5. Classes often have accessor methods for each attribute (see page 171 of the text). These methods are often called "get" methods or "getters." All they do is return the value of the attribute so the client program can use it in some way (print it or use it in a calculation for example). The getBalance method is an example of an accessor method. Add a getTransactions accessor method to the Account class (note this goes in Account.java). It will be similar to getBalance except it will return the number of transactions. Think about what the return type for the method needs to be.
6. Add a print statement at the end of the ManageAccounts program to print out the number of transactions for each account (use your accessor method).

5. Add an accessor method getName() to the Account class to return the name on the account.

6. Modify the last print statements (that printed the number of transactions) to also print the name of the account owner using the getName method in your print statement.

7. Print Account.java and ManageAccounts.java.

### Writing Classes: Graphical Objects

In this exercise you will complete an applet that contains three snowmen holding balloons. Both the snowmen and the balloons will be graphical objects defined in separate classes.
1. The file Snowman.java contains the class that defines a graphical snowman. This is the same as the snowman on pages 100-101 except the code for the snowman has been encapsulated in a class. The main difference is that the values for positioning the snowman on the applet window are constants in the program on page 100 (MID is how far over the middle of the snowman is on the page and TOP is how far down the top of the head is) but instance variables in the class. The client program must specify the mid and top values in the constructor of a Snowman object. (Study the printout of the code handed out with this lab.)

The file DrawSnowman.java contains a program that draws a sun and some steps. It instantiates a Snowman object (note that the arguments are position of the middle and top of the snowman) and invokes the draw method of the Snowman class to draw the snowman. Save these files to your directory, compile the DrawSnowman.java program (which will also compile Snowman.java) then use the HTML file DrawSM.html and the appletviewer to view the applet. (Note: You need to choose Applet then Restart on the applet window menu to get the background to show up.)

2. Modify DrawSnowman.java as follows. Instantiate and draw two additional snowmen, one positioned on the step to the left of the current snowman and one to the right. Compile the program and view it. Make sure the snowmen are in the correct positions.

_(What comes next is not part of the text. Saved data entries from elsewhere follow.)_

## src/rtl/tvf_pkg.sv

```systemverilog
package tvf_pkg;
  typedef struct packed {
    logic sample;
    logic load;
  } filtStrobe_t;
endpackage

```

## src/rtl/tvf_ctrl.sv

```systemverilog
module tvf_ctrl
  import tvf_pkg::*;
#(
  parameter int PRESCALE_W = 10
) (
  input  logic                  clk,
  input  logic                  rstN,
  input  logic                  rawIn,
  input  logic [PRESCALE_W-1:0] prescale,
  input  logic                  initStrobe,
  output filtStrobe_t           strobes,
  output logic                  syncBit
);
  logic [1:0]            syncPipe;
  logic [PRESCALE_W-1:0] tickCnt;

  always_ff @(posedge clk) begin
    if (!rstN) syncPipe <= '0;
    else       syncPipe <= {syncPipe[0], rawIn};
  end
  assign syncBit = syncPipe[1];

  always_ff @(posedge clk) begin
    if (!rstN)              tickCnt <= prescale;
    else if (tickCnt == '0) tickCnt <= prescale;
    else                    tickCnt <= tickCnt - 1'b1;
  end

  always_comb begin
    strobes.sample = (tickCnt == '0);
    strobes.load   = initStrobe;
  end


  cnt_reload_chk: assert property (@(posedge clk) disable iff (!rstN)
    strobes.sample |=> tickCnt == $past(prescale));

  cnt_step_chk: assert property (@(posedge clk) disable iff (!rstN)
    !strobes.sample |=> tickCnt == $past(tickCnt) - 1'b1);
endmodule

```

## src/rtl/tvf_datapath.sv

```systemverilog
module tvf_datapath
  import tvf_pkg::*;
#(
  parameter int WIN_W = 5
) (
  input  logic             clk,
  input  logic             rstN,
  input  filtStrobe_t      strobes,
  input  logic             syncBit,
  input  logic [WIN_W-1:0] winLen,
  input  logic [WIN_W-1:0] thresh,
  output logic             filtOut
);
  localparam int SLOTS = 1 << WIN_W;
  localparam int CNT_W = WIN_W + 1;

  logic [SLOTS-1:0] window;
  logic [SLOTS-1:0] slotMask;
  logic [CNT_W-1:0] onesCnt;
  logic [CNT_W-1:0] zerosCnt;
  logic [CNT_W-1:0] threshExt;
  logic             goHigh;
  logic             goLow;

  always_ff @(posedge clk) begin
    if (!rstN)               window <= '0;
    else if (strobes.load)   window <= {SLOTS{syncBit}};
    else if (strobes.sample) window <= {window[SLOTS-2:0], syncBit};
  end

  for (genvar g = 0; g < SLOTS; g++) begin : g_mask
    assign slotMask[g] = (g <= int'(winLen));
  end

  always_comb begin
    onesCnt = '0;
    for (int i = 0; i < SLOTS; i++) begin
      onesCnt = onesCnt + CNT_W'(window[i] & slotMask[i]);
    end
  end

  assign zerosCnt  = CNT_W'(winLen) + CNT_W'(1) - onesCnt;
  assign threshExt = CNT_W'(thresh);
  assign goHigh    = onesCnt >= threshExt;
  assign goLow     = zerosCnt >= threshExt;

  always_ff @(posedge clk) begin
    if (!rstN)      filtOut <= 1'b0;
    else if (goHigh) filtOut <= 1'b1;
    else if (goLow)  filtOut <= 1'b0;
  end


  window_hold_chk: assert property (@(posedge clk) disable iff (!rstN)
    (!strobes.sample && !strobes.load) |=> $stable(window));

  init_fill_chk: assert property (@(posedge clk) disable iff (!rstN)
    strobes.load |=> window == {SLOTS{$past(syncBit)}});

  rise_vote_chk: assert property (@(posedge clk) disable iff (!rstN)
    $rose(filtOut) |-> $past(onesCnt) >= $past(threshExt));

  fall_vote_chk: assert property (@(posedge clk) disable iff (!rstN)
    $fell(filtOut) |-> ($past(zerosCnt) >= $past(threshExt)) && ($past(onesCnt) < $past(threshExt)));
endmodule

```

## src/rtl/trip_vote_filter.sv

```systemverilog
module trip_vote_filter
  import tvf_pkg::*;
#(
  parameter int PRESCALE_W = 10,
  parameter int WIN_W      = 5
) (
  input  logic                  clk,
  input  logic                  rstN,
  input  logic                  rawIn,
  input  logic [PRESCALE_W-1:0] prescale,
  input  logic [WIN_W-1:0]      winLen,
  input  logic [WIN_W-1:0]      thresh,
  input  logic                  initStrobe,
  output logic                  filtOut
);
  filtStrobe_t strobes;
  logic        syncBit;

  tvf_ctrl #(.PRESCALE_W(PRESCALE_W)) uCtrl (
    .clk       (clk),
    .rstN      (rstN),
    .rawIn     (rawIn),
    .prescale  (prescale),
    .initStrobe(initStrobe),
    .strobes   (strobes),
    .syncBit   (syncBit)
  );

  tvf_datapath #(.WIN_W(WIN_W)) uData (
    .clk    (clk),
    .rstN   (rstN),
    .strobes(strobes),
    .syncBit(syncBit),
    .winLen (winLen),
    .thresh (thresh),
    .filtOut(filtOut)
  );
endmodule

```

## config.mk

```make
export PLATFORM = sky130hd
export DESIGN_NAME = trip_vote_filter
export DESIGN_NICKNAME = d
export VERILOG_FILES = /design/src/rtl/tvf_pkg.sv /design/src/rtl/tvf_ctrl.sv /design/src/rtl/tvf_datapath.sv /design/src/rtl/trip_vote_filter.sv
export SDC_FILE = /design/constraint.sdc
export NUM_CORES = 1
export LEC_CHECK = 0
export CORE_MARGIN = 10
export CORE_UTILIZATION = 30
export DETAILED_ROUTE_END_ITERATION = 7
export GPL_ROUTABILITY_DRIVEN = 0
export GPL_TIMING_DRIVEN = 0
export SYNTH_ARGS = -nofsm -noshare
export SYNTH_HDL_FRONTEND = slang
export SYNTH_SLANG_ARGS = --single-unit
```

## constraint.sdc

```tcl
create_clock -name clk -period 16.95 [get_ports clk]
set_clock_uncertainty 0.2 [all_clocks]
set_input_delay 5.085 -clock clk [delete_from_list [all_inputs] [get_ports clk]]
set_output_delay 5.085 -clock clk [all_outputs]
set_load 0.02 [all_outputs]
```

* Word-level counts from Yosys, hierarchy flattened *
Index checks and enable logic that the tools add are counted.

word-level totals
  logic and storage cells = 111
  input port bits = 24
  output and inout port bits = 1
  bits in registers = 45

cells by class
  reduce and logical (&&, ||, !) cells = 3
  add/sub/neg operators = 34
  $lt $le $gt $ge = 33
  mux-type cells = 6
  bitwise operators = 31

operators by type and width
  kind                                                                             count
  6-bit adder                                                                      30
  5-bit less-or-equal comparator, first input constant                             16
  32-bit 2-to-1 mux                                                                2
  4-bit by 5-bit less-or-equal comparator with 1-bit output, first input constant  8
  1-bit bitwise AND                                                                31
  3-bit by 5-bit less-or-equal comparator with 1-bit output, first input constant  4
  10-bit 2-to-1 mux                                                                2
  6-bit by 5-bit greater-or-equal comparator with 1-bit output                     2
  2-bit by 5-bit less-or-equal comparator with 1-bit output, first input constant  2
  10-bit logical NOT                                                               1
  10-bit by 1-bit subtractor with 10-bit output, second input constant             1
  1-bit by 6-bit adder with 6-bit output                                           1
  5-bit by 1-bit adder with 6-bit output, second input constant                    1
  6-bit subtractor                                                                 1
  1-bit by 5-bit less-or-equal comparator with 1-bit output, first input constant  1
  2-bit nonzero test                                                               2
  1-bit 2-to-1 mux                                                                 2

* Logic depth before layout (Yosys ltp) *
Gate-level depths: netlist (run 1).

  depth after elaboration = 37
  gate-level depth with buffers = 29

* By module *
From an unflattened synthesis (run 1), not the netlist that was laid out.

second synthesis, totals
  cells, all modules = 357
  area, all modules = 3279.4 um^2

modules (own cells, without submodules)
  module        seq. area each (um^2)  area each (um^2)  cells an instance  times used
  tvf_datapath  660.6                  2713.9            292                1
  tvf_ctrl      240.2                  565.5             65                 1

* Worst setup path before layout (run 1) *
OpenSTA, ideal clock, no wires.

  kind = input -> register
  start point = input winLen[2]
  end point = register uData.filtOut
  buffers on the path = 1
  required time = 16.669 ns
  data arrival time = 11.643 ns
  setup slack = 5.026 ns
  stages on the path = 24
  library setup time = 0.081 ns
  cell sequence = clkbuf_1 -> o311ai_0 -> fa_1 -> fa_1 -> fa_1 -> fa_1 -> fa_1 -> fa_1 -> inv_1 -> ha_1 -> inv_1 -> fa_1 -> inv_1 -> ha_1 -> inv_1 -> ha_1 -> inv_1 -> fa_1 -> inv_1 -> ha_1 -> a2111oi_2 -> nor3_1 -> or4b_1 -> a41oi_1

on the way
  cells in the longest elaborated chain, start to end = 36
  elaborated cells on any way between the ends = 99
  classes of those cells = 33 x add/sub; 33 x order compare; 1 x mux; 31 x bitwise; 1 x reduce/logical

ends and longest elaborated chain
  element                                                       line                    source
  start: declaration                                            trip_vote_filter.sv:11  input logic [WIN_W-1:0] winLen,
  1-bit by 5-bit less-or-equal comparator with 1-bit output     tvf_datapath.sv:32      assign slotMask[g] = (g <= int'(winLen));
  1-bit bitwise AND                                             tvf_datapath.sv:38      onesCnt = onesCnt + CNT_W'(window[i] & slotMask[i]);
  1-bit by 6-bit adder with 6-bit output                        tvf_datapath.sv:38
  6-bit adder (30 in series)                                    tvf_datapath.sv:38
  6-bit subtractor                                              tvf_datapath.sv:42      assign zerosCnt = CNT_W'(winLen) + CNT_W'(1) - onesCnt;
  6-bit by 5-bit greater-or-equal comparator with 1-bit output  tvf_datapath.sv:45      assign goLow = zerosCnt >= threshExt;
  2-bit nonzero test (no source line)                           n/a
  end signal: assignment                                        tvf_datapath.sv:48      if (!rstN) filtOut <= 1'b0;
  end signal: assignment                                        tvf_datapath.sv:49      else if (goHigh) filtOut <= 1'b1;
  end signal: assignment                                        tvf_datapath.sv:50      else if (goLow) filtOut <= 1'b0;
  end: declaration                                              tvf_datapath.sv:12      output logic filtOut

Several ways; a longest one is shown, not always the timed one.
A chain may end at the register's enable or synchronous reset.

* Worst setup path in the final report (run 1) *
Ends and elaborated chain as after synthesis.

==> results of run 1 <==
[through the flow]
step / area (um2) / utilization [%] / setup slack (ps)
global placement: 3750 / 34.6 / 3850
floorplan: 3340 / - / 5030
global route: 3860 / 35.6 / 3720
detailed placement: 3750 / 34.6 / 3830
CTS: 3860 / 35.6 / 4100
finish: 3860 / 35.6 / 4130
[layer usage]
layer,up-vias,share of wire (%),GRT usage [%]
li1,1393,-,-
met1,1304,48,13.6
met5,-,0,0
met2,64,47,15.9
met4,0,0.11,1.69
met3,2,4.6,1.86
[cells by family (layout without fill, tap and decap cells)]
| kind of cell | count (synthesis) | count (layout) | synth area share (%) |
|---|---|---|---|
| AOI/OAI and AO/OA | 111 | 111 | 21.0 |
| and+or+nand+nor | 100 | 100 | 15.0 |
| buffers and inverters | 72 | 103 | 8.59 |
| adders and majority gates | 50 | 50 | 24.4 |
| DFF | 45 | 45 | 27.0 |
| xor gates and xnor gates | 14 | 14 | 3.68 |
| muxes | 1 | 1 | 0.300 |
[cells in the final DEF, fill, tap and decap left out, types with 6 or more instances in the layout]
master           count
nor2_1              42
nor2b_1              7
inv_1               48
xnor2_1              9
o21ai_0             19
fa_1                25
and2_1               6
dfxtp_1             45
clkbuf_1            16
a21oi_1             38
ha_1                25
clkdlybuf4s50_1     24
a211oi_1            31
nand2_1             19
[power breakdown]
group	switching, mW	internal [mW]
combinational	0.118	0.108
clock	0.0374	0.0437
sequential	0.00854	0.115
total	0.164	0.267
[worst paths after layout]
| check | cells past startpoint | startpoint | to | slack (ps) |
|---|---|---|---|---|
| hold / removal | 1 | uCtrl.syncPipe[0] | uCtrl.syncPipe[1] | 240 |
| setup / recovery | 27 | winLen[2] | uData.filtOut | 4130 |
| setup reg to reg | 24 | uData.window[2] | uData.filtOut | 9790 |
| hold reg to reg | 1 | uCtrl.syncPipe[0] | uCtrl.syncPipe[1] | 240 |
[synthesized netlist by cell type (all sizes together) (3+ instances only)]
master	instances	area (um2)
and2	6	37.5
buf	8	46.3
inv	48	180
nor2b	7	43.8
a211oi	31	233
a21oi	38	190
xnor2	9	78.8
o21ai	20	100
o211ai	5	37.5
nor2	42	158
a21boi	3	22.5
nand2b	4	32.5
dfxtp	45	901
nand3	4	20.0
nand2	20	77.6
fa	25	500
nor3	5	30.0
xor2	5	43.8
ha	25	313
clkbuf	16	60.1
and3	3	18.8
[layout make-up]
type,instances,area (um2)
fillers,1138,6980
flip-flops and latches,45,901
inverters,48,180
plain buffers,24,106
repair buffers,24,240
clock inverters,2,38.8
clock buffers,5,68.8
well taps,140,175
multi-input cells,276,2150
[flip-flops by register name, summed over array words and instances (netlist names)]
register	count
uData.window	32
uCtrl.tickCnt	10
uCtrl.syncPipe	2
uData.filtOut	1
==> flow_summary.ini, run 1 <==
[drt]
drc = 0
ant_nets = 0
first_iter_violations = 177
routed_wl_mm = 8.02
wl_per_cell_um = 14.2
via_per_inst = 4.90
first_pass_iters = 4
vias = 2763

[placed_design]
post-dp-hpwl_mm = 6.40
io_buffers = 24
post-place-cells = 557

[die]
die_x_um = 125
coreArea_um2 = 10800
die_area_um2 = 15700
ios = 25
initial_core_util_pct = 30.8
rows = 38
die_h_um = 125

[synthesis]
ys_types = 45
ys_warn_count = 0
ys_seq_area_share_pct = 27.0
synthesis.instances = 393
synth_top_flop_cell = dfxtp_1
yosys_register_bits = 45
synth-async-reset-ratio_pct = 0
syn_nets = 467
synth_edf_count = 0
netlist_area_um2 = 3340
avgSynthCellArea_um2 = 8.49

[timing]
hold_violations = 0
tns_ps = 0
period_minus_slack_ps = 12820
rsz0062_at_grt = no
maxSlewViolCount = 0
fmax_mhz = 78.0
setup_viol = 0
max_slew_margin_pct = 61.1
hold-worst-slack_ps = 238
fin_crit_sh_pct = 75.6
worst_slew_pin_slew_ps = 584

[power_and_ir_drop]
pwr_density_cell_nw_per_um2 = 112
power_uw = 430
p_leak_nw = 1.61
ir_drop_mv = 0.0648

[critical_path]
crit_path_max_fanout = 10
cp_slowest_cell = clkdlybuf4s50_1
worst-path-buf-inv = 9
crit_type = in2reg
critPathArrivalTime_ps = 12830
worstPathRequired_ps = 16960
cpPeakStageDelay_ps = 660
critPathLaunchType = input pin
worstSetupEndpointType = register
crit_family = adder cells
crit_top_cell = fa_1

[clock_tree]
cts.sinks = 45
hold_buffers = 0
cts_max_path_buffers = 2
clock_tree.root_cell = clkbuf_8
insertion_delay_ps = 300
path_clk_slew_ps = 90
ctsResizeCount = 0
cts-htree-levels = 2
cts_inserted_buffers = 5
tritoncts = done
post-cts-setup-buffers = 0

[finish]
drive_gt1_share_pct = 4.48
syn2layout_area_growth_pct = 15.7
nNetsFinal = 498
stdcell_count = 564
antenna_cells = 0

[global_route]
antenna_found_initial = 0
gr-total-overflow = 0
grt_usage_pct = 9.91
grt_pass1_vias = 2815
grt_pass1_wl_mm = 13.4
grt_max_degree = 15

[min_path]
hp-class = reg2reg

[job]
cap_violations = 0

[outcome]
status = finished, final reports clean
(Power assumes the default switching activity.)
==> run 2: changes to the inputs <==
- clock period: 16.95 -> 12.08 ns (I/O delays scaled with it)
==> results of run 2 <==
Same layout as run 1 (identical final DEF). Status: finished, final reports clean.
Main changes from that run: setup slack after placement 3830 ps -> 422 ps; setup slack after layout 4130 ps -> 724 ps; register-to-register setup slack 9790 ps -> 4920 ps; total power 0.430 mW -> 0.604 mW; worst IR drop on VDD 0.0648 mV -> 0.0909 mV
==> run 3: changes to the inputs <==
- CELL_PAD_IN_SITES_DETAIL_PLACEMENT: default -> 1
- CELL_PAD_IN_SITES_GLOBAL_PLACEMENT: default -> 1
- PLACE_DENSITY_LB_ADDON: default -> 0.1
==> run 3 against run 2 <==
Highest routed layer unchanged; clock power hardly changed; routed wire length grew 9.5%; critical endpoint unchanged; design area hardly changed; global-route usage increased by 1.2 points.
==> flow_summary.ini, run 3 (synthesis gave the netlist of run 1 again) <==
[die]
ios = 25
die_x_um = 125
die_h_um = 125
coreArea_um2 = 10800
initial_core_util_pct = 30.8
rows = 38
die_area_um2 = 15700

[timing]
maxSlewViolCount = 0
fmax_mhz = 87.7
rsz0062_at_grt = no
max_slew_margin_pct = 61.7
fin_ws_ps = 676
worst_slew_pin_slew_ps = 575
setup_viol = 0
period_minus_slack_ps = 11400
fin_crit_sh_pct = 94.4
tns_ps = 0
hold_violations = 0

[placed_design]
place_area_um2 = 3750
io_buffers = 24
dp_worst_setup_slack_ps = 298
post-dp-hpwl_mm = 7.15

[critical_path]
critical_path_cell_count = 27
cpPeakStageDelay_ps = 680
worstSetupEndpointType = register
crit_type = in2reg
regToRegEndpoint = uData.filtOut
critPathArrivalTime_ps = 11430
critPathLaunchType = input pin
r2r_slack_ps = 4930
worst-path-buf-inv = 9
r2r_start = uData.window[18]
ff2ff_path_depth = 22
crit_path_max_fanout = 10
cp_slowest_cell = clkdlybuf4s50_1
worstPathRequired_ps = 12100
crit_top_cell = fa_1
crit_family = adder cells

[min_path]
whs_endpoint = uCtrl.syncPipe[1]
hold_start = uCtrl.syncPipe[0]
hp-class = reg2reg
hold_depth = 1

[finish]
largest_reg_flops = 32
drive_gt1_share_pct = 4.48
utilization_pct = 35.6
antenna_cells = 0
top_regs = uData.window: 32 flops, uCtrl.tickCnt: 10 flops, uCtrl.syncPipe: 2 flops
syn2layout_area_growth_pct = 15.6
largest-register = uData.window
fin_area_um2 = 3850
final_cell_mix = 48 x inv_1, 45 x dfxtp_1, 42 x nor2_1
final_common_cell = inv_1
nNetsFinal = 498

[global_route]
gr-total-overflow = 0
antenna_found_initial = 0
grt_pass1_vias = 2925
grt_usage_pct = 11.1
grt_max_degree = 14
grt_pass1_wl_mm = 14.8

[clock_tree]
insertion_delay_ps = 300
cts_inserted_buffers = 5
clock_tree.root_cell = clkbuf_8
hold_buffers = 0
cts-htree-levels = 2
ctsResizeCount = 0
cts.sinks = 45
post-cts-setup-buffers = 0
tritoncts = done
cts_max_path_buffers = 2
path_clk_slew_ps = 90

[power_and_ir_drop]
ir_drop_mv = 0.0908
p_leak_nw = 1.61
power_uw = 607
pwr_density_cell_nw_per_um2 = 157

[drt]
routed_wl_mm = 8.78
vias = 2767
via_per_inst = 4.91
ant_nets = 0
first_iter_violations = 134
wl_per_cell_um = 15.6
drc = 0
first_pass_iters = 4

[job]
cap_violations = 0

[outcome]
status = finished, final reports clean
-- run 3: worst max path at each step --
stage	start	endpoint
floorplan	winLen[2]	uData.filtOut
global placement	winLen[2]	uData.filtOut
detailed placement	winLen[2]	uData.filtOut
CTS	winLen[2]	uData.filtOut
global route	winLen[2]	uData.filtOut
finish	winLen[2]	uData.filtOut
-- run 3: layout make-up --
class / instances / area (um2)
clock inverter: 2 / 35.0
fill: 1297 / 6990
clock buffer: 5 / 68.8
tap: 140 / 175
sequential: 45 / 901
timing repair buffer: 24 / 240
buffer: 24 / 106
inverter: 48 / 180
multi-input combinational: 276 / 2150
-- run 3: metrics by stage --
step	hold WS [ps]	instances
after floorplan	212	393
after global placement	219	557
after detailed placement	226	557
after CTS	249	564
after global routing	273	564
final	241	564
-- run 3: report_power, final --
group          internal (mW)  switching [mW]
sequential             0.161          0.0119
combinational          0.152           0.169
clock                 0.0603          0.0525
total                  0.373           0.233
-- run 3: layer usage --
| layer | global-route usage [%] | wire, um | vias to the layer above |
|---|---|---|---|
| li1 | - | - | 1393 |
| met1 | 15.7 | 4570 | 1347 |
| met2 | 17.4 | 4010 | 25 |
| met3 | 1.73 | 169 | 2 |
| met4 | 1.83 | 33 | 0 |
| met5 | 0 | 0 | - |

3. Listing 4.9 on pages 188 - 190 is the definition of a Circle class. Note that the attributes of a circle are its diameter, its position on the page (the x and y coordinates of the upper left corner of the enclosing square) and its color. The program on page 187 instantiates 5 Circle objects and draws them (note - they are drawn on a Panel rather than an Applet but the basic idea is the same as what we have been doing). The file Balloon.java contains a class similar to the Circle class (the accessor and mutator methods are not included). The file DrawBalloons.java instantiates and draws three objects of type Balloon. The file DrawB.html is an HTML file you can use for viewing the DrawBalloons applet. Save these files to your directory, compile, and run using the appletviewer. You should note that the "balloons" don't look like balloons (they are just elongated circles with a width that is .9 times the height).

4. Modify Balloon.java so what is drawn looks like a balloon! To do this modify the draw method by adding a string (a straight line) hanging down from the balloon. The string should be twice as long as the balloon is high. Recompile DrawBalloons.java and see how the balloons look.

5. Go back to the DrawSnowman program and for each snowman instantiate and draw a balloon object so it looks like the snowman is holding the balloon (in either hand - you choose).

6. Print out Balloons.java and DrawSnowman.java to hand in.

### Hand In

• The five programs (Age.java, Accounts.java, ManageAccounts.java, Balloons.java, and DrawSnowman.java).
• Tar your directory and email the tar file to your instructor at roanoke.edu with the subject cpsc120 lab5.